Skip site navigation (1)Skip section navigation (2)
Date:      Wed, 9 Aug 2017 17:05:09 +1000 (EST)
From:      Bruce Evans <brde@optusnet.com.au>
To:        Alan Somers <asomers@freebsd.org>
Cc:        src-committers@freebsd.org, svn-src-all@freebsd.org,  svn-src-head@freebsd.org
Subject:   Re: svn commit: r322258 - head/sys/kern
Message-ID:  <20170809141608.I1096@besplex.bde.org>
In-Reply-To: <201708081614.v78GEVGY066448@repo.freebsd.org>
References:  <201708081614.v78GEVGY066448@repo.freebsd.org>

next in thread | previous in thread | raw e-mail | index | archive | help
On Tue, 8 Aug 2017, Alan Somers wrote:

> Log:
>  Make p1003_1b.aio_listio_max a tunable
>
>  p1003_1b.aio_listio_max is now a tunable.
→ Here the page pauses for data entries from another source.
Background: an optimization exercise with open tools, aiming at small area, a short achievable clock period and few clock cycles. Do not read the settings as production practice.
The RTL was checked by simulation tests, not by an equivalence proof against the original design.
Power figures rest on the tool's default switching activity, not on a simulated workload.

**design/flow/flow/run.sh**
```bash
#!/bin/bash
# The standard layout (the standard.sh: standard synthesis, then ORFS floorplan
# to finish), with the timing repair steps asked to leave 10.5 ns of setup slack
# at the design's own clock period and constraints, so that they size and buffer
# the critical paths instead of stopping once the 15 ns clock is met.
set -euo pipefail
bash standard.sh synth > synth.log 2>&1
bash standard.sh SETUP_SLACK_MARGIN=10.5 finish > layout.log 2>&1
```
**design/flow/standard.sh**
```bash
#!/bin/bash
# synth_recipe.tcl (not shown) runs the flow's synth.tcl, then flattens the netlist and writes it again
# the make line also repeats each setting of config.mk as NAME=value (left out here)
make -C /OpenROAD-flow-scripts/flow DESIGN_CONFIG=/design/flow/config.mk WORK_HOME=/design/flow/orfs CLKGATE_MAP_FILE= SYNTH_SCRIPT=/design/flow/synth_recipe.tcl "${@:-finish}"
```
**design/flow/config.mk**
```make
export PLATFORM = sky130hd
export DESIGN_NAME = calc_unit
export DESIGN_NICKNAME = calc_unit
export VERILOG_FILES = /design/flow/design.v
export SDC_FILE = /design/flow/constraint.sdc
export NUM_CORES = 4
export LEC_CHECK = 0
export CAP_MARGIN = 20
export CORE_MARGIN = 2
export CORE_UTILIZATION = 40
export PLACE_DENSITY = 0.6
export SLEW_MARGIN = 20
```
**design/flow/constraint.sdc**
```tcl
create_clock -name core_clock -period 15.0 [get_ports {clk}]
set_input_delay 3.0000 -clock core_clock [delete_from_list [all_inputs] [get_ports {clk}]]
set_output_delay 3.0000 -clock core_clock [all_outputs]
set_load 0.01 [all_outputs]
```
Background: an optimization exercise with open tools, aiming at small area and a short achievable clock period. Do not read the settings as production practice. RTL that was checked went through simulation tests only; none was proved equivalent to the original. The RTL of runs 5 and 6 was laid out without a check of its function. In runs 1 to 8 the design's own scripts or RTL, not TritonCTS, make the clock network. The clock port is modelled as an ideal driver, which makes a skipped or thinned clock tree look cheaper than it is; a real chip needs a root buffer or a tree. Power figures rest on the tool's default switching activity, not on a simulated workload.

==> design.v <==
module Col0_Links (
    input  [23:0] p,
    output [11:0] l     
);
    wire [1:0] d [0:7];
    genvar k;
    generate for (k = 0; k < 8; k = k + 1) begin : g_d
        assign d[k] = p[3*k+1 +: 2];
    end endgenerate
    assign l[0]  = (d[0] == d[3]) | (d[1] == d[2]);
    assign l[1]  = (d[0] == d[2]) | (d[1] == d[3]);
    assign l[2]  = (d[0] == d[5]) | (d[1] == d[4]);
    assign l[3]  = (d[0] == d[4]) | (d[1] == d[5]);
    assign l[4]  = (d[0] == d[7]) | (d[1] == d[6]);
    assign l[5]  = (d[0] == d[6]) | (d[1] == d[7]);
    assign l[6]  = (d[2] == d[5]) | (d[3] == d[4]);
    assign l[7]  = (d[2] == d[4]) | (d[3] == d[5]);
    assign l[8]  = (d[2] == d[7]) | (d[3] == d[6]);
    assign l[9]  = (d[2] == d[6]) | (d[3] == d[7]);
    assign l[10] = (d[4] == d[7]) | (d[5] == d[6]);
    assign l[11] = (d[4] == d[6]) | (d[5] == d[7]);
endmodule
module Col0_Settings (
    input  [11:0] l,
    output [2:0]  s0       
);
    wire bs01 = l[0],  bd01 = l[1],  bs02 = l[2],  bd02 = l[3];
    wire bs03 = l[4],  bd03 = l[5],  bs12 = l[6],  bd12 = l[7];
    wire bs13 = l[8],  bd13 = l[9],  bs23 = l[10], bd23 = l[11];
    wire f0_1 = bd01 | (bs02 & bd12) | (bd02 & bs12) | (bs03 & bd13) | (bd03 & bs13);
    wire f1_2 = bs02 | (bs01 & bs12) | (bd01 & bd12) | (bs03 & bs23) | (bd03 & bd23);
    wire f0_2 = bd02 | (bs01 & bd12) | (bd01 & bs12) | (bs03 & bd23) | (bd03 & bs23);
    wire f1_3 = bs03 | (bs01 & bs13) | (bd01 & bd13) | (bs02 & bs23) | (bd02 & bd23);
    wire f0_3 = bd03 | (bs01 & bd13) | (bd01 & bs13) | (bs02 & bd23) | (bd02 & bs23);
    wire s1 = ~f0_1;
    wire s2 = f1_2 | ~(f0_2 | bd12);
    wire s3 = f1_3 | ~(f0_3 | bd13 | (bd23 & ~bs13));
    assign s0 = {s3, s2, s1};
endmodule
module Sub_Route (
    input [1:0] g0,
    input       g1h,
    input [1:0] g2,
    input       g3l,
    output [4:0] s     
);
    wire c11 = g2[1] ^ g0[1];
    wire a   = ~g0[0];
    wire b   = c11 ? ~g2[0] : ~g3l;
    assign s[0] = c11;
    assign s[1] = ~g0[1];
    assign s[2] = ~g1h;
    assign s[3] = g0[1] ? b : a;
    assign s[4] = g0[1] ? a : b;
endmodule
module Rest_Route (
    input  [23:0] p,
    input  [2:0]  s,
    input  [2:0]  sn,
    output [16:0] q     
);
    wire [3:0] sx  = {s, 1'b1};
    wire [3:0] sxn = {sn, 1'b0};
    wire [7:0] su;      
    wire [3:0] lu;      
    wire [5:0] sl;      
    genvar r;
    generate for (r = 0; r < 4; r = r + 1) begin : g_u
        assign su[2*r +: 2] = ({2{sx[r]}} & p[6*r+1 +: 2]) | ({2{sxn[r]}} & p[6*r+4 +: 2]);
        assign lu[r]        = (sx[r] & p[6*r])             | (sxn[r] & p[6*r+3]);
    end endgenerate
    assign sl[1:0] = p[5:4];                                           
    assign sl[2]   = (sx[1] & p[11])            | (sxn[1] & p[8]);           
    assign sl[4:3] = ({2{sx[2]}} & p[17:16])    | ({2{sxn[2]}} & p[14:13]);  
    assign sl[5]   = (sx[3] & p[22])            | (sxn[3] & p[19]);          
    wire [3:0] t;
    genvar j;
    generate for (j = 0; j < 4; j = j + 1) begin : g_t
        assign t[j] = (su[1:0] == j & ~lu[0]) | (su[3:2] == j & ~lu[1]) |
                      (su[5:4] == j & ~lu[2]) | (su[7:6] == j & ~lu[3]);
    end endgenerate
    wire [4:0] bu, bl;
    Sub_Route u(.g0(su[1:0]), .g1h(su[3]), .g2(su[5:4]), .g3l(su[6]), .s(bu));
    Sub_Route l(.g0(sl[1:0]), .g1h(sl[2]), .g2(sl[4:3]), .g3l(sl[5]), .s(bl));
    assign q = {t, s, bl, bu};
endmodule
Background: an optimization exercise with open tools, aiming at small area, a short achievable clock period and few clock cycles per item. Do not read the settings as production practice. Where RTL was checked, it was by simulation tests only, not by an equivalence proof against the original. Power is estimated from default activity; no workload was simulated.

## job 1331
==> flow/design.v (excerpt) <==
module axi_stream_insert_header#(
    parameter DATA_WD = 32,
    parameter DATA_BYTE_WD = DATA_WD / 8,
    parameter BYTE_CNT_WD = $clog2(DATA_BYTE_WD)
    )(
    input                       clk,
    input                       rst_n,
    input                       valid_in,
    input [DATA_WD-1 : 0]       data_in,
    input [DATA_BYTE_WD-1 : 0]  keep_in,
    input                       last_in,
    output                      ready_in,
    output                      valid_out,
    output [DATA_WD-1 : 0]      data_out,
    output [DATA_BYTE_WD-1 : 0] keep_out,
    output                      last_out,
    input                       ready_out,
    input                       valid_insert,
    input [DATA_WD-1 : 0]       header_insert,
    input [DATA_BYTE_WD-1 : 0]  keep_insert,
    input [BYTE_CNT_WD : 0]     byte_insert_cnt,
    output                      ready_insert
);
Settings: LEC_CHECK=0, CAP_MARGIN=20, CORE_MARGIN=2, CORE_UTILIZATION=70, PLACE_DENSITY=0.8, SLEW_MARGIN=20; clock period 4.5 ns.
standard.sh (not shown) runs the stock make flow with config.mk's settings and CLKGATE_MAP_FILE= SYNTH_SCRIPT=/design/flow/synth_recipe.tcl, a recipe that flattens the netlist after the stock synthesis.
==> flow/flow/run.sh <==
#!/bin/bash
# Standard layout, with each port buffered by a small buffer instead of
# the delay cell that buffer_ports picks by default, and a clock tree of
# one sink cluster without dummy loads.
set -euo pipefail
export BUFFER_PORTS_ARGS="-buffer_cell sky130_fd_sc_hd__buf_1"
export CTS_ARGS="-sink_clustering_enable -repair_clock_nets -dont_use_dummy_load -sink_clustering_size 50 -sink_clustering_max_diameter 200 -buf_list sky130_fd_sc_hd__clkbuf_8"
bash standard.sh > standard.log 2>&1
Testbench counts of job 1331, summed over its fixed seeds: cycles 8,282, bytes 30,700.
#### Input delta (job 5649 over job 1331)
# job 1331
export LEC_CHECK = 0
export CAP_MARGIN = 20
export CORE_MARGIN = 2
export CORE_UTILIZATION = 70
export PLACE_DENSITY = 0.8
export SLEW_MARGIN = 20
create_clock -name core_clock -period 4.5 [get_ports {clk}]
# job 5649
export LEC_CHECK = 0
export ABC_CLOCK_PERIOD_IN_PS = 300
export CAP_MARGIN = 20
export CORE_MARGIN = 2
export CORE_UTILIZATION = 40
export PLACE_DENSITY = 0.6
export SLEW_MARGIN = 20
create_clock -name core_clock -period 4.5 [get_ports {clk}]
==> flow/flow/run.sh <==
#!/bin/bash
# Standard layout, with each port buffered by a small buffer instead of
# the delay cell that buffer_ports picks by default.
set -euo pipefail
export BUFFER_PORTS_ARGS="-buffer_cell sky130_fd_sc_hd__buf_1"
bash standard.sh > standard.log 2>&1
### Flow results
Compared with job 1331, job 5649 degrades detailed-route wire length. Job 5649 improves on job 1331 in worst max-slew margin expressed relative to the limit. Sort job 5649 and job 1331 by via count of the first global-routing pass desc -> top: job 1331. Going from job 1331 to job 5649, weighted congestion at the end of routability-driven global placement shrank by a little under 10%. Diff job 1331 -> job 5649: finished layout cell area increased 2.7%, core utilization decreased 36 points, combinational cell power increased about 1%, post-route non-filler standard cell count increased 7.8%. Per the comparison of job 5649 with job 1331, fraction of area in registers lost 0.72 points, total routing usage reported by global routing lost 16 points.
The following lists how job 6297 was set up differently from job 5649:
# job 5649
export LEC_CHECK = 0
export ABC_CLOCK_PERIOD_IN_PS = 300
export CAP_MARGIN = 20
export CORE_MARGIN = 2
export CORE_UTILIZATION = 40
export PLACE_DENSITY = 0.6
export SLEW_MARGIN = 20
create_clock -name core_clock -period 4.5 [get_ports {clk}]
# job 6297
export LEC_CHECK = 0
export ABC_AREA = 1
export CAP_MARGIN = 20
export CORE_MARGIN = 2
export CORE_UTILIZATION = 40
export PLACE_DENSITY = 0.6
export SETUP_SLACK_MARGIN = 1.6
export SLEW_MARGIN = 20
create_clock -name core_clock -period 4.5 [get_ports {clk}]
==> flow/flow/run.sh <==
#!/bin/bash
# Standard layout, with each port buffered by a small buffer instead of
# the delay cell that buffer_ports picks by default, and a clock tree
# without dummy loads.
set -euo pipefail
export BUFFER_PORTS_ARGS="-buffer_cell sky130_fd_sc_hd__buf_1"
export CTS_ARGS="-sink_clustering_enable -repair_clock_nets -dont_use_dummy_load"
bash standard.sh > standard.log 2>&1
Results
- The floorplan die height in job 6297 sits about 3.7% above the value recorded for job 5649.
- Relative to job 5649, leakage power increased by about 16% in job 6297.
- When the final numbers for job 6297 and job 5649 were put side by side, the area added between synthesis and finish turned out to be greater in job 5649.
- Most common library cell in the layout ignoring fill and taps: sky130_fd_sc_hd__buf_1 -> job 5649, sky130_fd_sc_hd__nand2_1 -> job 6297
Its value is reflected in the
>  sysctl of the same name, and the sysconf(3) variable _SC_AIO_LISTIO_MAX.
>  Its value will be bounded from below by the compile-time constant
>  AIO_LISTIO_MAX and from above by the compile-time constant
>  MAX_AIO_QUEUE_PER_PROC and the tunable vfs.aio.max_aio_queue.

I don't like tunables or sysctls being limited or silently limiting them.
This is not done for more important sysctls like kern.maxfilesperproc.
Lots of silent runtime limiting is done for a few more important limits
like kern.maxfilesperproc.

The limiting is also buggy:
- vfs.aio.max_aio_queue isn't a tunable as stated.  It is a r/w sysctl
- if vfs.aio.max_aio_queue were a r/o tunable, then there would be a
   solvable ordering problem initializing it before using it
- since vfs.aio.max_aio_queue is only a sysctl, it is unusable at boot
   time (and module load time), but it is used there.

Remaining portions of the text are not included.